As awful as it seems right now, it will eventually pass I promise. The first few weeks are so so hard. But definitely push for further meds and an investigation into CMPA.

whyyy321 · 04/12/2023 11:03

Oh OP, it's SO HARD. I think the advice about a sling (if you haven't tried it yet) is a good start- it was my saviour. I used to walk miles (winter baby, so was freezing- you can get really nice coats from seraphine that have an insert to go over the baby in the sling so they are all nice and warm against you). It helped mine sleep but also helped my mental health massively- I used to get takeaway coffees and do laps of parks with a podcast. Honestly the screaming even feels quieter outside! I would come home and immediately feel overwhelmed, but stepping back out the door made me feel like a human again.

It will pass I promise- mine is 14m now, other challenges but miles better than it was as a newborn (if nothing else, I actually sleep most nights now). I remember feeling like people were just misremembering when they said it'll get better, but it really does. For mine it was when he could crawl and sit, but friends of mine had massive improvements much earlier- like 12w or so.

DaizenShine · 04/12/2023 11:03

Sounds like overtired. When they're overtired it's similar symptoms to colic which is so difficult! Definitely try swaddling and a noise machine if you haven't already OP. Hope things get easier.

DappledOliveGroves · 04/12/2023 11:10

Have you tried a cranial osteopath? My DD was very cranky when she was born and the osteopath worked wonders!

EarthyMangold · 04/12/2023 11:14

you can get really nice coats from seraphine that have an insert to go over the baby in the sling so they are all nice and warm against you) I have seen these in Lidl and Aldi too - (admittedly probably not as elegant though!) Wish they were around 10 years ago, I would have loved one!!

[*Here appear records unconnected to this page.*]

## src/core/dmat_params.svh

```systemverilog
// dmat_params.svh: register map, bit positions and reset values of the dma termination block
// assumes: included by its bare name from every design file that needs it
`ifndef DMAT_PARAMS_SVH
`define DMAT_PARAMS_SVH

// register addresses on the plain register port
`define DMAT_REG_MODE   8'h00
`define DMAT_REG_STATUS 8'h01
`define DMAT_REG_MASK   8'h02
`define DMAT_REG_SRC    8'h03
`define DMAT_REG_DST    8'h04
`define DMAT_REG_COUNT  8'h05
`define DMAT_REG_FCODE  8'h06
`define DMAT_REG_BASE   8'h07
`define DMAT_REG_CMD    8'h08
`define DMAT_REG_STATE  8'h09
// descriptor memory window: addresses 8'h40..8'h7F, one word each
`define DMAT_MEM_SEL    2'h1
`define DMAT_MEM_WORDS  64
`define DMAT_CMD_INIT   32'h00000001
// reset values
`define DMAT_MODE_RST   7'h00
`define DMAT_STAT_RST   3'h0
// channel status bits
`define DMAT_ST_DONE    0
`define DMAT_ST_AUX     1
`define DMAT_ST_OOB     2
// descriptor status word bits
`define DMAT_BD_VALID   15
`define DMAT_BD_WRAP    13
`define DMAT_BD_INTR    12
`define DMAT_BD_LAST    11
`define DMAT_BD_CONT    9
`define DMAT_BD_ABORT   1
`define DMAT_BD_EXTEND  0
// descriptor word offsets
`define DMAT_OFS_STAT   2'h0
`define DMAT_OFS_LEN    2'h1
`define DMAT_OFS_SRC    2'h2
`define DMAT_OFS_DST    2'h3
// function code fields
`define DMAT_FC_SRC     7:4
`define DMAT_FC_DST     3:0
`endif

```

## src/core/dmat_pkg.sv

```systemverilog
// dmat_pkg.sv: types shared by the dma termination block
// assumes: nothing beyond the tool's SystemVerilog support
package dmat_pkg;
  // descriptor handling mode of the channel
  typedef enum logic [1:0] {
    BM_SINGLE = 2'h0,
    BM_AUTO   = 2'h1,
    BM_CHAIN  = 2'h2
  } dmat_bmode_e;

  // channel sequencer: idle, descriptor fetch and close, plus one state per bus phase
  typedef enum logic [3:0] {
    ST_IDLE  = 4'h0,
    ST_FETCH = 4'h1,
    ST_SRC1  = 4'h2,
    ST_SRC3  = 4'h3,
    ST_SRC5  = 4'h4,
    ST_DST1  = 4'h5,
    ST_DST3  = 4'h6,
    ST_DST5  = 4'h7,
    ST_CLOSE = 4'h8
  } dmat_state_e;

  // channel mode register, high bits first
  typedef struct packed {
    dmat_bmode_e bmode;
    logic        dual;
    logic        hs_dest;
    logic        sync_bypass;
    logic        chan_reset;
    logic        run;
  } dmat_mode_s;

  // one bus request toward memory or peripheral
  typedef struct packed {
    logic [31:0] addr;
    logic [7:0]  data;
    logic [3:0]  fc;
    logic        rd;
    logic        wr;
  } dmat_bus_s;
endpackage

```

## src/core/dmat_end_sampler.sv

```systemverilog
// dmat_end_sampler.sv: conditions the external end line before the sample point
// assumes: line is active low and idles high when nobody drives it
`timescale 1ns/1ns
`default_nettype none

module dmat_end_sampler (
  input  wire logic clk_in,
  input  wire logic reset_in,
  input  wire logic end_line_in,
  input  wire logic bypass_in,
  output logic      end_now_out
);
  logic sync_a;
  logic sync_b;

  // two-stage synchroniser, idle level is high
  always_ff @(posedge clk_in) begin
    if (reset_in) begin
      sync_a <= 1'b1;
      sync_b <= 1'b1;
    end else begin
      sync_a <= end_line_in;
      sync_b <= sync_a;
    end
  end

  // bypass picks the raw line, else the synchronised copy
  assign end_now_out = bypass_in ? ~end_line_in : ~sync_b;
endmodule
`default_nettype wire

```

## src/core/dmat_desc_store.sv

```systemverilog
// dmat_desc_store.sv: internal dual-port memory that holds the descriptors
// assumes: the sequencer port wins when both ports write the same word
`timescale 1ns/1ns
`default_nettype none
`include "dmat_params.svh"

module dmat_desc_store (
  input  wire logic        clk_in,
  input  wire logic [5:0]  sw_addr_in,
  input  wire logic [31:0] sw_wdata_in,
  input  wire logic        sw_wr_in,
  output logic      [31:0] sw_rdata_out,
  input  wire logic [5:0]  cp_addr_in,
  input  wire logic [31:0] cp_wdata_in,
  input  wire logic        cp_wr_in,
  output logic      [31:0] cp_rdata_out
);
  logic [31:0] mem [0:`DMAT_MEM_WORDS-1];

  // both write ports, registered software read
  always_ff @(posedge clk_in) begin
    if (cp_wr_in) begin
      mem[cp_addr_in] <= cp_wdata_in;
    end
    if (sw_wr_in && !(cp_wr_in && cp_addr_in == sw_addr_in)) begin
      mem[sw_addr_in] <= sw_wdata_in;
    end
    sw_rdata_out <= mem[sw_addr_in];
  end

  // sequencer reads the word in the same cycle
  assign cp_rdata_out = mem[cp_addr_in];
endmodule
`default_nettype wire

```

## src/core/dmat_channel.sv

```systemverilog
// dmat_channel.sv: one general_dma_channel with end-of-transfer handling and descriptor control
// assumes: single 10 MHz clock, synchronous inputs, peripheral on request/ack/end handshake
//
// Design decisions made here: the address-and-strobe port and the placing of the registers.
`timescale 1ns/1ns
`default_nettype none
`include "dmat_params.svh"

module dmat_channel (
  input  wire logic              clk_in,
  input  wire logic              reset_in,
  input  wire logic [7:0]        reg_addr_in,
  input  wire logic [31:0]       reg_wdata_in,
  input  wire logic              reg_wr_in,
  input  wire logic              reg_rd_in,
  output logic      [31:0]       reg_rdata_out,
  output dmat_pkg::dmat_bus_s    bus_out,
  input  wire logic [7:0]        bus_data_in,
  input  wire logic [1:0]        cycle_ack_lines_n_in,
  output logic                   request_ack_line_n_out,
  input  wire logic              transfer_end_line_in,
  output logic                   transfer_end_line_out,
  output logic                   transfer_end_line_oe_out,
  output logic                   done_irq_out
);
  dmat_pkg::dmat_mode_s  mode;
  dmat_pkg::dmat_state_e state;
  logic [2:0]  status;
  logic [2:0]  mask;
  logic [31:0] src_ptr;
  logic [31:0] dst_ptr;
  logic [31:0] count;
  logic [7:0]  fcode;
  logic [15:0] base;
  logic [1:0]  fw;
  logic [3:0]  idx;
  logic        loaded;
  logic        end_pend;
  logic        close_ext;
  logic [15:0] cur_stat;
  logic [7:0]  data_hold;
  logic [31:0] reg_rdata;
  logic        rd_mem;
  logic [31:0] sw_rdata;
  logic [31:0] cp_rdata;
  logic [31:0] cp_wdata;
  logic [5:0]  cp_addr;
  logic        cp_wr;
  logic        end_now;

  // true in any phase of a source or destination bus cycle
  function automatic logic is_src(input dmat_pkg::dmat_state_e s);
    is_src = (s == dmat_pkg::ST_SRC1) || (s == dmat_pkg::ST_SRC3) || (s == dmat_pkg::ST_SRC5);
  endfunction
  function automatic logic is_dst(input dmat_pkg::dmat_state_e s);
    is_dst = (s == dmat_pkg::ST_DST1) || (s == dmat_pkg::ST_DST3) || (s == dmat_pkg::ST_DST5);
  endfunction

  // decoded conditions of the current cycle
  logic sw_mem;
  logic single;
  logic chain;
  logic hs_src;
  logic hs_cycle;
  logic acked;
  logic late;
  logic sample_pt;
  logic end_hit;
  logic at_byte_end;
  logic ext;
  logic zero;
  logic idle_ok;
  dmat_pkg::dmat_state_e first_cyc;
  assign sw_mem      = reg_addr_in[7:6] == `DMAT_MEM_SEL;
  assign single      = mode.bmode == dmat_pkg::BM_SINGLE;
  assign chain       = mode.bmode == dmat_pkg::BM_CHAIN;
  assign hs_src      = ~mode.hs_dest;
  assign hs_cycle    = mode.dual ? ((is_src(state) & hs_src) | (is_dst(state) & ~hs_src))
                                 : (is_src(state) | is_dst(state));
  assign acked       = ~&cycle_ack_lines_n_in;
  assign late        = hs_src & mode.dual;
  assign sample_pt   = hs_cycle & ~transfer_end_line_oe_out &
                       (late ? (state == dmat_pkg::ST_SRC5)
                             : ((state == dmat_pkg::ST_SRC3 || state == dmat_pkg::ST_DST3) & acked));
  assign end_hit     = sample_pt & end_now;
  assign at_byte_end = ((state == dmat_pkg::ST_DST5) & (mode.dual | hs_src)) |
                       ((state == dmat_pkg::ST_SRC5) & ~mode.dual & ~hs_src);
  assign ext         = end_pend | end_hit;
  assign zero        = count == 32'h00000001;
  assign idle_ok     = state == dmat_pkg::ST_IDLE;
  assign first_cyc   = (mode.dual | ~hs_src) ? dmat_pkg::ST_SRC1 : dmat_pkg::ST_DST1;

  // hardware events and the software init command toward the mode and status registers
  logic p_oob;
  logic p_done;
  logic p_aux;
  logic p_rst_set;
  logic p_init;
  assign p_oob     = (state == dmat_pkg::ST_FETCH) & (fw == `DMAT_OFS_STAT) & ~cp_rdata[`DMAT_BD_VALID];
  assign p_done    = (at_byte_end & single & (ext | zero)) |
                     ((state == dmat_pkg::ST_CLOSE) & (close_ext | (chain & cur_stat[`DMAT_BD_LAST])));
  assign p_aux     = (state == dmat_pkg::ST_CLOSE) & ~close_ext & cur_stat[`DMAT_BD_INTR];
  assign p_rst_set = (state == dmat_pkg::ST_CLOSE) & close_ext & chain;
  assign p_init    = reg_wr_in & (reg_addr_in == `DMAT_REG_CMD) & (reg_wdata_in == `DMAT_CMD_INIT);

  dmat_end_sampler u_sampler (
    .clk_in      (clk_in),
    .reset_in    (reset_in),
    .end_line_in (transfer_end_line_in),
    .bypass_in   (mode.sync_bypass),
    .end_now_out (end_now)
  );

  // descriptor word address from base, index and word offset
  assign cp_addr = 6'(base[5:0] + {idx, 2'h0} + {4'h0, fw});
  assign cp_wr   = state == dmat_pkg::ST_CLOSE;
  always_comb begin
    cp_wdata = {16'h0000, cur_stat};
    if (close_ext) begin
      cp_wdata[`DMAT_BD_VALID] = 1'b0;
      if (chain) begin
        cp_wdata[`DMAT_BD_ABORT] = 1'b1;
      end else begin
        cp_wdata[`DMAT_BD_EXTEND] = 1'b1;
      end
    end else if (!cur_stat[`DMAT_BD_CONT]) begin
      cp_wdata[`DMAT_BD_VALID] = 1'b0;
    end
  end

  dmat_desc_store u_store (
    .clk_in       (clk_in),
    .sw_addr_in   (reg_addr_in[5:0]),
    .sw_wdata_in  (reg_wdata_in),
    .sw_wr_in     (reg_wr_in & sw_mem),
    .sw_rdata_out (sw_rdata),
    .cp_addr_in   (cp_addr),
    .cp_wdata_in  (cp_wdata),
    .cp_wr_in     (cp_wr),
    .cp_rdata_out (cp_rdata)
  );

  // mode register: hardware clear of run and set of reset win over software
  always_ff @(posedge clk_in) begin
    if (reset_in) begin
      mode <= dmat_pkg::dmat_mode_s'(`DMAT_MODE_RST);
    end else begin
      if (reg_wr_in && reg_addr_in == `DMAT_REG_MODE) begin
        mode <= dmat_pkg::dmat_mode_s'(reg_wdata_in[6:0]);
      end
      if (p_init && mode.chan_reset) begin
        mode.chan_reset <= 1'b0;
      end
      if (p_done || p_oob) begin
        mode.run <= 1'b0;
      end
      if (p_rst_set) begin
        mode.chan_reset <= 1'b1;
      end
    end
  end

  // status register: write one to clear, a new event wins
  always_ff @(posedge clk_in) begin
    if (reset_in) begin
      status <= `DMAT_STAT_RST;
    end else begin
      if (reg_wr_in && reg_addr_in == `DMAT_REG_STATUS) begin
        status <= status & ~reg_wdata_in[2:0];
      end
      if (p_done) begin
        status[`DMAT_ST_DONE] <= 1'b1;
      end
      if (p_aux) begin
        status[`DMAT_ST_AUX] <= 1'b1;
      end
      if (p_oob) begin
        status[`DMAT_ST_OOB] <= 1'b1;
      end
    end
  end

  // plain software registers
  always_ff @(posedge clk_in) begin
    if (reset_in) begin
      mask  <= 3'h0;
      fcode <= 8'h00;
      base  <= 16'h0000;
    end else if (reg_wr_in) begin
      if (reg_addr_in == `DMAT_REG_MASK) mask <= reg_wdata_in[2:0];
      if (reg_addr_in == `DMAT_REG_FCODE) fcode <= reg_wdata_in[7:0];
      if (reg_addr_in == `DMAT_REG_BASE) base <= reg_wdata_in[15:0];
    end
  end

  // pointers and count: software while idle, descriptor load and per-byte update otherwise
  always_ff @(posedge clk_in) begin
    if (reset_in) begin
      src_ptr <= 32'h00000000;
      dst_ptr <= 32'h00000000;
      count   <= 32'h00000000;
    end else if (state == dmat_pkg::ST_FETCH) begin
      if (fw == `DMAT_OFS_LEN) count <= cp_rdata;
      if (fw == `DMAT_OFS_SRC) src_ptr <= cp_rdata;
      if (fw == `DMAT_OFS_DST) dst_ptr <= cp_rdata;
    end else if (at_byte_end) begin
      src_ptr <= src_ptr + 32'h00000001;
      dst_ptr <= dst_ptr + 32'h00000001;
      count   <= count - 32'h00000001;
    end else if (reg_wr_in && idle_ok) begin
      if (reg_addr_in == `DMAT_REG_SRC) src_ptr <= reg_wdata_in;
      if (reg_addr_in == `DMAT_REG_DST) dst_ptr <= reg_wdata_in;
      if (reg_addr_in == `DMAT_REG_COUNT) count <= reg_wdata_in;
    end
  end

  // data from the source cycle, end seen on the source side waits for the destination
  always_ff @(posedge clk_in) begin
    if (reset_in) begin
      data_hold <= 8'h00;
      end_pend  <= 1'b0;
    end else begin
      if (state == dmat_pkg::ST_SRC3 && acked) data_hold <= bus_data_in;
      if (at_byte_end || idle_ok) begin
        end_pend <= 1'b0;
      end else if (end_hit) begin
        end_pend <= 1'b1;
      end
    end
  end

  // channel sequencer
  always_ff @(posedge clk_in) begin
    if (reset_in) begin
      state     <= dmat_pkg::ST_IDLE;
      fw        <= 2'h0;
      idx       <= 4'h0;
      loaded    <= 1'b0;
      close_ext <= 1'b0;
      cur_stat  <= 16'h0000;
    end else if (mode.chan_reset) begin
      state <= dmat_pkg::ST_IDLE;
      if (p_init) begin
        idx    <= 4'h0;
        loaded <= 1'b0;
      end
    end else begin
      unique case (state)
        dmat_pkg::ST_IDLE: begin
          fw        <= `DMAT_OFS_STAT;
          close_ext <= 1'b0;
          if (mode.run) begin
            state <= (!single && !loaded) ? dmat_pkg::ST_FETCH : first_cyc;
          end
        end
        dmat_pkg::ST_FETCH: begin
          fw <= 2'(fw + 2'h1);
          if (fw == `DMAT_OFS_STAT) cur_stat <= cp_rdata[15:0];
          if (p_oob) begin
            state <= dmat_pkg::ST_IDLE;
          end else if (fw == `DMAT_OFS_DST) begin
            loaded <= 1'b1;
            state  <= first_cyc;
          end
        end
        dmat_pkg::ST_SRC1: state <= dmat_pkg::ST_SRC3;
        dmat_pkg::ST_SRC3: if (acked) state <= dmat_pkg::ST_SRC5;
        dmat_pkg::ST_DST1: state <= dmat_pkg::ST_DST3;
        dmat_pkg::ST_DST3: if (acked) state <= dmat_pkg::ST_DST5;
        dmat_pkg::ST_SRC5,
        dmat_pkg::ST_DST5: begin
          fw <= `DMAT_OFS_STAT;
          if (!at_byte_end) begin
            state <= dmat_pkg::ST_DST1;
          end else if (ext) begin
            close_ext <= 1'b1;
            state     <= single ? dmat_pkg::ST_IDLE : dmat_pkg::ST_CLOSE;
          end else if (zero && single) begin
            state <= dmat_pkg::ST_IDLE;
          end else if (zero) begin
            state <= dmat_pkg::ST_CLOSE;
          end else if (!mode.run) begin
            state <= dmat_pkg::ST_IDLE;
          end else begin
            state <= first_cyc;
          end
        end
        dmat_pkg::ST_CLOSE: begin
          idx <= cur_stat[`DMAT_BD_WRAP] ? 4'h0 : 4'(idx + 4'h1);
          if (close_ext || (chain && cur_stat[`DMAT_BD_LAST])) begin
            loaded <= 1'b0;
            state  <= dmat_pkg::ST_IDLE;
          end else if (!mode.run) begin
            loaded <= 1'b0;
            state  <= dmat_pkg::ST_IDLE;
          end else begin
            state <= dmat_pkg::ST_FETCH;
          end
        end
        default: state <= dmat_pkg::ST_IDLE;
      endcase
    end
  end

  // register read port, data one cycle after the strobe
  always_ff @(posedge clk_in) begin
    if (reset_in) begin
      reg_rdata <= 32'h00000000;
      rd_mem    <= 1'b0;
    end else begin
      rd_mem    <= reg_rd_in & sw_mem;
      reg_rdata <= 32'h00000000;
      if (reg_rd_in) begin
        unique case (reg_addr_in)
          `DMAT_REG_MODE:   reg_rdata <= {25'h0000000, mode};
          `DMAT_REG_STATUS: reg_rdata <= {29'h00000000, status};
          `DMAT_REG_MASK:   reg_rdata <= {29'h00000000, mask};
          `DMAT_REG_SRC:    reg_rdata <= src_ptr;
          `DMAT_REG_DST:    reg_rdata <= dst_ptr;
          `DMAT_REG_COUNT:  reg_rdata <= count;
          `DMAT_REG_FCODE:  reg_rdata <= {24'h000000, fcode};
          `DMAT_REG_BASE:   reg_rdata <= {16'h0000, base};
          `DMAT_REG_STATE:  reg_rdata <= {23'h000000, loaded, idx, state};
          default:          reg_rdata <= 32'h00000000;
        endcase
      end
    end
  end
  assign reg_rdata_out = rd_mem ? sw_rdata : reg_rdata;

  // bus request, handshake and end line drive
  always_comb begin
    bus_out      = '0;
    bus_out.data = data_hold;
    if (is_src(state)) begin
      bus_out.addr = src_ptr;
      bus_out.fc   = fcode[`DMAT_FC_SRC];
      bus_out.rd   = 1'b1;
    end else if (is_dst(state)) begin
      bus_out.addr = dst_ptr;
      bus_out.fc   = fcode[`DMAT_FC_DST];
      bus_out.wr   = 1'b1;
    end
  end
  assign request_ack_line_n_out   = ~hs_cycle;
  assign transfer_end_line_out    = 1'b0;
  assign transfer_end_line_oe_out = hs_cycle & zero & (single | (chain & cur_stat[`DMAT_BD_LAST]));
  assign done_irq_out             = |(status & mask);

  // checks on the termination behaviour
  a_sample_s3: assert property (@(posedge clk_in) disable iff (reset_in)
    (end_hit && !late) |-> ((state == dmat_pkg::ST_SRC3 || state == dmat_pkg::ST_DST3) && acked))
    else $error("end line taken outside the last third state");
  a_sample_s5: assert property (@(posedge clk_in) disable iff (reset_in)
    (end_hit && late) |-> (state == dmat_pkg::ST_SRC5))
    else $error("late sample not in fifth state");
  a_sync_delay: assert property (@(posedge clk_in) disable iff (reset_in)
    (!mode.sync_bypass && !transfer_end_line_in ##1 !mode.sync_bypass && !transfer_end_line_in) |=> end_now)
    else $error("synchronised end line not seen two clocks later");
  a_src_finish: assert property (@(posedge clk_in) disable iff (reset_in)
    (end_hit && is_src(state) && mode.dual && !mode.chan_reset) |=> (state == dmat_pkg::ST_DST1) ##1
    (state == dmat_pkg::ST_DST3))
    else $error("destination access skipped after source end");
  a_dst_stop: assert property (@(posedge clk_in) disable iff (reset_in)
    (end_hit && state == dmat_pkg::ST_DST3 && single && !mode.chan_reset) |-> ##2
    (state == dmat_pkg::ST_IDLE && !mode.run))
    else $error("cycles continue after destination end");
  a_ext_done: assert property (@(posedge clk_in) disable iff (reset_in)
    (at_byte_end && single && ext && !mode.chan_reset) |=> (status[`DMAT_ST_DONE] && !mode.run))
    else $error("external end did not set done and clear run");
  a_count_dec: assert property (@(posedge clk_in) disable iff (reset_in)
    (at_byte_end && !mode.chan_reset) |=> (count == $past(count) - 32'h00000001))
    else $error("count not decremented per byte");
  a_oob_stop: assert property (@(posedge clk_in) disable iff (reset_in)
    (p_oob && !mode.chan_reset) |=> (status[`DMAT_ST_OOB] && state == dmat_pkg::ST_IDLE && !mode.run))
    else $error("invalid descriptor did not stop the channel");
  a_chain_abort: assert property (@(posedge clk_in) disable iff (reset_in)
    (state == dmat_pkg::ST_CLOSE && close_ext && chain && !mode.chan_reset) |=>
    (mode.chan_reset && !mode.run && status[`DMAT_ST_DONE]))
    else $error("chain abort did not reset the channel");
endmodule
`default_nettype wire

```
[config.mk]
export PLATFORM = sky130hd
export DESIGN_NAME = amc_mode_ctrl
export DESIGN_NICKNAME = d
export VERILOG_FILES = /design/src/hw/amc_pkg.sv /design/src/hw/amc_mode_ctrl.sv
export VERILOG_INCLUDE_DIRS = /design/src /design/src/hw
export SDC_FILE = /design/constraint.sdc
export NUM_CORES = 1
export LEC_CHECK = 0
export BUFFER_PORTS_ARGS = -buffer_cell sky130_fd_sc_hd__buf_2
export CAP_MARGIN = 20
export CORE_ASPECT_RATIO = 0.8
export CORE_MARGIN = 10
export CORE_UTILIZATION = 40
export DETAILED_ROUTE_END_ITERATION = 12
export MAX_ROUTING_LAYER = met4
export PLACE_DENSITY = 0.72
export SYNTH_ARGS = -nofsm -noshare
export SYNTH_HDL_FRONTEND = slang
export SYNTH_SLANG_ARGS = --single-unit
[constraint.sdc]
create_clock -name i_clock -period 3.1 [get_ports i_clock]
set_input_delay 0.62 -clock i_clock [delete_from_list [all_inputs] [get_ports i_clock]]
set_output_delay 0.62 -clock i_clock [all_outputs]
set_load 0.01 [all_outputs]
[src/hw/amc_defines.svh]
// timing counts, field positions, mode codes and reset values for the mode controller
// assumes a 100 MHz system clock; included by bare name
`ifndef AMC_DEFINES_SVH
`define AMC_DEFINES_SVH
`define AMC_MODE_LSB        2
`define AMC_MODE_MSB        5
`define AMC_MODE_CONT       4'h0
`define AMC_MODE_SINGLE     4'h1
`define AMC_MODE_STANDBY    4'h2
`define AMC_MODE_PDOWN      4'h3
`define AMC_MODE_IDLE       4'h4
`define AMC_MODE_RESET      4'h0
`define AMC_CTRL_RESET      16'h0000
`define AMC_DATA_RESET      24'h000000
`define AMC_SETTLE_DEFAULT  32
`define AMC_RATE_DEFAULT    8
`endif

[src/hw/amc_pkg.sv]
// types shared by the mode controller and its bench
// assumes amc_defines.svh is on the include path
package amc_pkg;
   typedef enum logic [1:0] {AMC_ST_OFF, AMC_ST_SETTLE, AMC_ST_RUN, AMC_ST_HOLD} amc_state_t;
   // power and diagnostic controls presented to the analog side
   typedef struct packed {
      logic regs_on;
      logic ref_on;
      logic osc_on;
      logic lsw_on;
      logic bias_on;
      logic mod_on;
      logic mod_reset;
      logic clk_diag_on;
      logic diag_on;
   } amc_power_t;
endpackage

Rachaelrachael · 04/12/2023 11:25

Both my babies had reflux and were like this, I feel your pain. Baby no 2 was diagnosed with a heart problem which caused the reflux. After much kicking off on my part she was eventually prescribed lansoprazole which instantly calmed her down. Within 2 weeks she was totally chilled out. The GPs don't like prescribing it as its expensive. We only got it when we were referred to the hospital (when they picked up the heart murmur).
In my experience us mums are dismissed too often by GPs as being neurotic, but trust your instincts if you think something is wrong and insist on being referred to a paediatrician to get the checks/medication that you need.